Data extracted from a collection
`src/rtl/int_mac_pkg.sv`:
```
// Shared constants for the integer MAC processing element and its local RAM.
package int_mac_pkg;

  localparam int MAC_LATENCY    = 3;
  localparam int DATA_W_DEF     = 32;
  localparam int L_RAM_SIZE_DEF = 4;

  // Signed-add overflow: the operands have the same sign and the sum's sign differs from it.
  function automatic logic add_ovf(input logic a_msb, input logic b_msb, input logic s_msb);
    return (a_msb == b_msb) && (s_msb != a_msb);
  endfunction

endpackage

```
`src/rtl/pe_local_ram.sv`:
```
// Single-port read-first local operand RAM with a registered output, 1 cycle read latency.
// Contents are deliberately not reset so the array maps onto block RAM.
module pe_local_ram
  import int_mac_pkg::*;
#(
  parameter int ADDR_W = L_RAM_SIZE_DEF,
  parameter int DATA_W = DATA_W_DEF
) (
  input  logic              aclk,
  input  logic              we,
  input  logic [ADDR_W-1:0] addr,
  input  logic [DATA_W-1:0] din,
  output logic [DATA_W-1:0] dout
);

  (* ram_style = "block" *) logic [DATA_W-1:0] mem [2**ADDR_W];

  // Read-first: dout captures the old word even when the same address is written.
  always_ff @(posedge aclk) begin
    dout <= mem[addr];
    if (we) begin
      mem[addr] <= din;
    end
  end

endmodule

```
`src/rtl/int_mac_pe.sv`:
```
// Integer MAC PE: acc += ain * local[addr]; 3-cycle latency, dvalid marks each completed MAC.
// Accepts a request every cycle and never stalls; reset flushes in-flight requests but not the RAM.
module int_mac_pe
  import int_mac_pkg::*;
#(
  parameter int L_RAM_SIZE = L_RAM_SIZE_DEF,
  parameter int DATA_W     = DATA_W_DEF
) (
  input  logic                  aclk,
  input  logic                  aresetn,
  input  logic [DATA_W-1:0]     ain,
  input  logic [DATA_W-1:0]     din,
  input  logic [L_RAM_SIZE-1:0] addr,
  input  logic                  we,
  input  logic                  valid,
  output logic                  dvalid,
  output logic [DATA_W-1:0]     dout,
  output logic                  ovf
);

  logic [MAC_LATENCY-1:0] vld_sr;
  logic [DATA_W-1:0]      ram_q;
  logic [DATA_W-1:0]      ain_q;
  logic [DATA_W-1:0]      prod_q;
  logic [DATA_W-1:0]      acc;
  logic [DATA_W-1:0]      sum;
  logic                   sum_ovf;

  pe_local_ram #(
    .ADDR_W (L_RAM_SIZE),
    .DATA_W (DATA_W)
  ) u_ram (
    .aclk (aclk),
    .we   (we),
    .addr (addr),
    .din  (din),
    .dout (ram_q)
  );

  always_ff @(posedge aclk) begin
    if (!aresetn) begin
      vld_sr <= '0;
    end else begin
      vld_sr <= {vld_sr[MAC_LATENCY-2:0], valid};
    end
  end

  // Datapath registers carry no reset; only the valid bits qualify them.
  // The low DATA_W bits of a DATA_W x DATA_W multiply equal the truncated full signed product.
  always_ff @(posedge aclk) begin
    ain_q  <= ain;
    prod_q <= $signed(ain_q) * $signed(ram_q);
  end

  assign sum     = acc + prod_q;
  assign sum_ovf = add_ovf(acc[DATA_W-1], prod_q[DATA_W-1], sum[DATA_W-1]);

  always_ff @(posedge aclk) begin
    if (!aresetn) begin
      acc <= '0;
      ovf <= 1'b0;
    end else if (vld_sr[MAC_LATENCY-2]) begin
      acc <= sum;
      if (sum_ovf) begin
        ovf <= 1'b1;
      end
    end
  end

  assign dvalid = vld_sr[MAC_LATENCY-1];
  assign dout   = acc;

endmodule

```
`config.mk`:
```
export PLATFORM = sky130hd
export DESIGN_NAME = int_mac_pe
export DESIGN_NICKNAME = d
export VERILOG_FILES = /design/src/rtl/int_mac_pkg.sv /design/src/rtl/pe_local_ram.sv /design/src/rtl/int_mac_pe.sv
export SDC_FILE = /design/constraint.sdc
export NUM_CORES = 2
export LEC_CHECK = 0
export BUFFER_PORTS_ARGS = -buffer_cell sky130_fd_sc_hd__buf_4
export CAP_MARGIN = 20
export CORE_AREA = 2 2 321 323
export CTS_BUF_LIST = sky130_fd_sc_hd__clkbuf_2
export DETAILED_ROUTE_END_ITERATION = 8
export DIE_AREA = 0 0 323 325
export PLACE_DENSITY = 0.57
export SLEW_MARGIN = 30
export SYNTH_ARGS = -nofsm -noshare
export SYNTH_HDL_FRONTEND = slang
export SYNTH_SLANG_ARGS = --single-unit
```
`constraint.sdc`:
```
create_clock -name aclk -period 13.14 [get_ports aclk]
set_input_delay 3.942 -clock aclk [delete_from_list [all_inputs] [get_ports aclk]]
set_output_delay 3.942 -clock aclk [all_outputs]
set_load 0.05 [all_outputs]
```
# Word level (Yosys, flattened, before mapping)
# Memories as Yosys holds them, arrays and structs flattened. A register that Yosys moved wholly into a read port is not among the register bits.
# Cells that the tools add are included.
[classes]
add_sub_neg = 1
mul = 1
eq_ne = 2
muxes = 2
reduce_logical = 2
[op_table]
columns = ["cell", "count"]
rows = [
  ["$add 32x32->32", 1],
  ["$mul 32x32->32", 1],
  ["$mux 1", 2],
  ["$reduce_and 2->1", 1],
  ["$eq 1x1->1", 1],
  ["$logic_and 1x1->1", 1],
  ["$ne 1x1->1", 1],
]
[word_totals]
ff_bits = 100
ram_bits = 512
in_bits = 72
output_inout_bits = 34
memories = 1
[mem_list]
columns = ["memory", "words", "word_bits", "rd", "rd_clocked_by_memory_dff", "write_ports", "line_no", "rtl"]
rows = [
  ["u_ram.mem", 16, 32, 1, 1, 1, "pe_local_ram.sv:16", "(* ram_style = \"block\" *) logic [DATA_W-1:0] mem [2**ADDR_W];"],
]

# Longest topological paths before layout
[logic_depth]
ltp_word = 4
ltp_mapped = 27
mapped_depth_nobuf = 25

# Modules after synthesis
# From an unflattened synthesis, not the netlist that was laid out.
[unflattened]
hier_cells = 3068
hier_area_um2 = 40360.0
[modules_own_cells]
columns = ["module", "n_inst", "cells_per_inst", "area_per_inst_um2", "seq_area_each_um2"]
rows = [
  ["int_mac_pe", 1, 2228, 20497.2, 2001.9],
  ["pe_local_ram", 1, 840, 19862.8, 16015.4],
]

# Worst setup path before layout
# OpenSTA, ideal clock, no wires.
[synth_timing]
kind = "in2reg"
startpoint = "input addr[2]"
endpoint = "memory u_ram.mem[0][0] (netlist bit), enable pin"
setup_ps = 461
arrival_ps = 7249
required_ps = 12679
path_slack_ps = 5430
cell_stages = 4
path_buffers = 2
cell_sequence = "clkbuf_1 > clkbuf_1 > or3b_2 > nor3_1"
[synth_rtl]
columns = ["element", "line_no", "rtl"]
rows = [
  ["from (decl)", "int_mac_pe.sv:13", "input logic [L_RAM_SIZE-1:0] addr,"],
  ["to (decl)", "pe_local_ram.sv:16", ""],
]
# No word-level cell before the write port.

# Worst setup path after layout
[layout_timing]
startpoint = "register u_ram.dout[15], read port of u_ram.mem"
endpoint = "register prod_q[29]"
[layout_between]
elab_chain_cells = 1
[layout_rtl]
columns = ["element", "line_no", "rtl"]
rows = [
  ["from (decl)", "pe_local_ram.sv:13", "output logic [DATA_W-1:0] dout"],
  ["$mul 32x32->32", "int_mac_pe.sv:52", "prod_q <= $signed(ain_q) * $signed(ram_q);"],
  ["to (signal assigned)", "int_mac_pe.sv:52", ""],
  ["to (decl)", "int_mac_pe.sv:24", "logic [DATA_W-1:0] prod_q;"],
]
# No other way between the ends.
# A chain may end at the register's enable or synchronous reset.

==> out/metrics.yaml <==
detailed_routing:
  finalWirelength_um: 101100
  ant_nets: 0
  wl_per_cell_um: 21.77
  drc_errors: 0
  vias: 23740
  first_iter_violations: 1553
  vias_per_cell: 5.111
  first_pass_iters: 5
sta:
  final_max_slew_viol_count: 0
  clock_skew_ps: 187.7
  rsz0062_at_grt: "no"
  hold_violations: 0
  setup_violations: 0
  max_freq_mhz: 133.8
  tightest_slew_ps: 1040
  max-slew-margin-rel_pct: 30.56
  min_period_over_period_pct: 56.86
  finalCriticalPeriod_ps: 7472
  finalSetupTns_ps: 0
worst_setup_path:
  path_class: "flip-flop to flip-flop"
  cp_common_cell: "fa_1"
  slowest_delay_ps: 1000
  cpLargestDelayFamily: "adder cells"
  cp.arrival_ps: 8720
  path_max_fanout: 17
  slowest_stage: "dfxtp_1"
  cp-start-kind: "flip-flop"
  end_kind: "flip-flop"
  path_cells: "and2_1 > fa_1 > fa_1 > inv_1 > fa_1 > fa_1 > fa_1 > inv_1 > fa_1 > fa_1 > fa_1 > ha_1 > and3_1 > nand2_1 > or3b_2 > nand2_1 > o21ai_0 > a31oi_1 > a31oi_1 > xor2_1"
  timing.critical_path.buf_inv: 2
  required_ps: 14390
job:
  drv_cap: 0
floorplanning:
  io_pins: 106
  core_um2: 101300
  initial_utilization_pct: 39.79
  die-area_um2: 105000
  rows: 117
  fp.dieW_um: 323
  die_h_um: 325
yosys:
  ys_warn_count: 0
  synth_ff_type: "edfxtp_1"
  synth.largest_area_cell: "edfxtp_1"
  syn-cell-area_um2: 40310
  synth_edf_count: 512
  synth.avg_cell_area_um2: 13.53
  synthTopCellsByArea: "edfxtp_1 38%, fa_1 20%, mux4_2 8.9%"
  ys_seq_area_share_pct: 44.70
  ys_async_sr_fraction_pct: 0
  ys_top_cells_by_count: "512 x edfxtp_1, 440 x inv_1, 409 x fa_1"
  synthCells: 2979
  ys_seq_elements: 644
  synthDistinctLibCells: 68
  mappedNetlistNets: 3641
  synth.top_cell.area_share_pct: 38.14
  synth_most_common_cell: "edfxtp_1"
run_status:
  status: "completed"
clock_network:
  clockBufferDepth: 3
  post_cts_buffers: 0
  cts_root_buffer: "clkbuf_2"
  worst_skew_pair.late_latency_ps: 1510
  cts_tree: "yes"
  clkTransAtPathRegs_ps: 100
  cts_buffers: 167
  cts.sinks: 644
  cts_hold_buf: 0
  htreeDepth: 4
  cts_resized: 0
global_routing:
  gr-usage-met3_pct: 4.769
  grt.overflow.total: 0
  grtUsageTotal_pct: 19.79
  use_met1_pct: 25.60
  grt_pass1_wl_um: 155300
  antenna_found_initial: 8
  grt_max_degree: 70
  grt_pass1_vias: 26390
  grt_use_met2_pct: 32.72
  grt_busiest_layer: "met2"
place:
  gp_congestion: 0.8649
  io_buffers: 105
  hpwl_um: 67370
layout:
  nets: 3810
  drive_gt1_share_pct: 18.69
  area_growth_pct: 9.666
worst_hold_path:
  holdCritPathClass: "flip-flop to flip-flop"
[per-stage QoR]
| stage | hold WS [ps] | area [µm²] | cells | setup WS [ps] | util, % |
|---|---|---|---|---|---|
| floorplan | 405.7 | 40310 | 2979 | 5430 | - |
| global placement | 408.9 | 42650 | 4347 | 5777 | 42.10 |
| detailed placement | 411.3 | 42670 | 4347 | 5720 | 42.12 |
| CTS | 437.2 | 44180 | 4637 | 5624 | 43.61 |
| global route | 479.5 | 44190 | 4641 | 5333 | 43.63 |
| finish | 433.8 | 44200 | 4645 | 5668 | 43.64 |
[path summary, 6_finish.rpt]
path,from,endpoint,slack [ps],depth (start not counted)
worst max register to register,u_ram.dout[15]$_DFF_P_,prod_q[29]$_DFF_P_,5670,20
worst min-delay path,vld_sr[0]$_SDFF_PN0_,vld_sr[1]$_SDFF_PN0_,430,1
worst max-delay path,u_ram.dout[15]$_DFF_P_,prod_q[29]$_DFF_P_,5670,20
worst min register to register,vld_sr[0]$_SDFF_PN0_,vld_sr[1]$_SDFF_PN0_,430,1
[sequential cells by signal, indices dropped and copies added, names as in the netlist]
signal and flops:
ain_q 32, dout 32, ovf 1, prod_q 32
u_ram.dout 32, u_ram.mem 512, vld_sr 3
[worst register-to-register path, cell delays in order (launching register included)]
cell and delay (ps):
dfxtp_1 1000, and2_1 290, fa_1 440, fa_1 520
inv_1 50, fa_1 460, fa_1 500, fa_1 550
inv_1 50, fa_1 470, fa_1 520, fa_1 440
ha_1 340, and3_1 260, nand2_1 100, or3b_2 460
nand2_1 80, o21ai_0 80, a31oi_1 320, a31oi_1 160
xor2_1 160
[logic make-up after synthesis]
| logic type | count (synthesis) | share of synthesized area, % |
|---|---|---|
| adder cells (fa/ha/maj) | 590 | 25.93 |
| multiplexers | 175 | 9.316 |
| buffers and inverters | 580 | 5.432 |
| AND/OR/NAND/NOR | 714 | 9.505 |
| XOR/XNOR | 104 | 2.260 |
| flip-flops | 644 | 44.70 |
| AO/OA/AOI/OAI | 172 | 2.856 |
[per-layer routing]
metal  up-vias  wire length [µm]
met5         -                64
met4        10              2403
met3       177              6830
met2       764             49510
met1     12350             42310
li1      10440                 -
[placed cells by master, fill, tap and decap left out, drive strengths merged, types with 3 or more instances in the layout]
cell / count
a21o: 18
a31oi: 10
mux2i: 14
xor2: 25
nor3: 14
o21bai: 10
nand2b: 8
dfxtp: 132
nor2: 40
nand4: 7
and2: 357
o21a: 6
a31o: 4
diode: 8
edfxtp: 512
nand3: 24
mux4: 160
o211a: 4
and3: 6
nand4b: 3
a21oi: 46
ha: 181
o21ai: 39
xnor2: 79
clkinv: 39
buf: 139
a211oi: 9
nand3b: 5
fa: 409
nor2b: 23
nand2: 212
or3: 3
a21boi: 6
o211ai: 5
or3b: 3
clkbuf: 240
inv: 448
clkinvlp: 3
[cell type report]
type	instances	area [µm²]
diodes	8	20.02
clock buffers	239	1196
clock inverters	51	315.3
fillers	9384	57100
inverters	440	1652
multi-input cells	1755	20210
flip-flops and latches	644	18030
well taps	1368	1712
repair buffers	140	1065
Power is not shown: default switching activity piles up to over one toggle a cycle in this logic, so the estimate is an artifact.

#### [Your assignment]
Retype only the lines above between the line with "u_ram.dout[15], read port" and the line with "clockBufferDepth: 3", counting those two lines as well, and keep every character as it is.

#### [Answer for this exercise]
startpoint = "register u_ram.dout[15], read port of u_ram.mem"
endpoint = "register prod_q[29]"
[layout_between]
elab_chain_cells = 1
[layout_rtl]
columns = ["element", "line_no", "rtl"]
rows = [
  ["from (decl)", "pe_local_ram.sv:13", "output logic [DATA_W-1:0] dout"],
  ["$mul 32x32->32", "int_mac_pe.sv:52", "prod_q <= $signed(ain_q) * $signed(ram_q);"],
  ["to (signal assigned)", "int_mac_pe.sv:52", ""],
  ["to (decl)", "int_mac_pe.sv:24", "logic [DATA_W-1:0] prod_q;"],
]
# No other way between the ends.
# A chain may end at the register's enable or synchronous reset.

==> out/metrics.yaml <==
detailed_routing:
  finalWirelength_um: 101100
  ant_nets: 0
  wl_per_cell_um: 21.77
  drc_errors: 0
  vias: 23740
  first_iter_violations: 1553
  vias_per_cell: 5.111
  first_pass_iters: 5
sta:
  final_max_slew_viol_count: 0
  clock_skew_ps: 187.7
  rsz0062_at_grt: "no"
  hold_violations: 0
  setup_violations: 0
  max_freq_mhz: 133.8
  tightest_slew_ps: 1040
  max-slew-margin-rel_pct: 30.56
  min_period_over_period_pct: 56.86
  finalCriticalPeriod_ps: 7472
  finalSetupTns_ps: 0
worst_setup_path:
  path_class: "flip-flop to flip-flop"
  cp_common_cell: "fa_1"
  slowest_delay_ps: 1000
  cpLargestDelayFamily: "adder cells"
  cp.arrival_ps: 8720
  path_max_fanout: 17
  slowest_stage: "dfxtp_1"
  cp-start-kind: "flip-flop"
  end_kind: "flip-flop"
  path_cells: "and2_1 > fa_1 > fa_1 > inv_1 > fa_1 > fa_1 > fa_1 > inv_1 > fa_1 > fa_1 > fa_1 > ha_1 > and3_1 > nand2_1 > or3b_2 > nand2_1 > o21ai_0 > a31oi_1 > a31oi_1 > xor2_1"
  timing.critical_path.buf_inv: 2
  required_ps: 14390
job:
  drv_cap: 0
floorplanning:
  io_pins: 106
  core_um2: 101300
  initial_utilization_pct: 39.79
  die-area_um2: 105000
  rows: 117
  fp.dieW_um: 323
  die_h_um: 325
yosys:
  ys_warn_count: 0
  synth_ff_type: "edfxtp_1"
  synth.largest_area_cell: "edfxtp_1"
  syn-cell-area_um2: 40310
  synth_edf_count: 512
  synth.avg_cell_area_um2: 13.53
  synthTopCellsByArea: "edfxtp_1 38%, fa_1 20%, mux4_2 8.9%"
  ys_seq_area_share_pct: 44.70
  ys_async_sr_fraction_pct: 0
  ys_top_cells_by_count: "512 x edfxtp_1, 440 x inv_1, 409 x fa_1"
  synthCells: 2979
  ys_seq_elements: 644
  synthDistinctLibCells: 68
  mappedNetlistNets: 3641
  synth.top_cell.area_share_pct: 38.14
  synth_most_common_cell: "edfxtp_1"
run_status:
  status: "completed"
clock_network:
  clockBufferDepth: 3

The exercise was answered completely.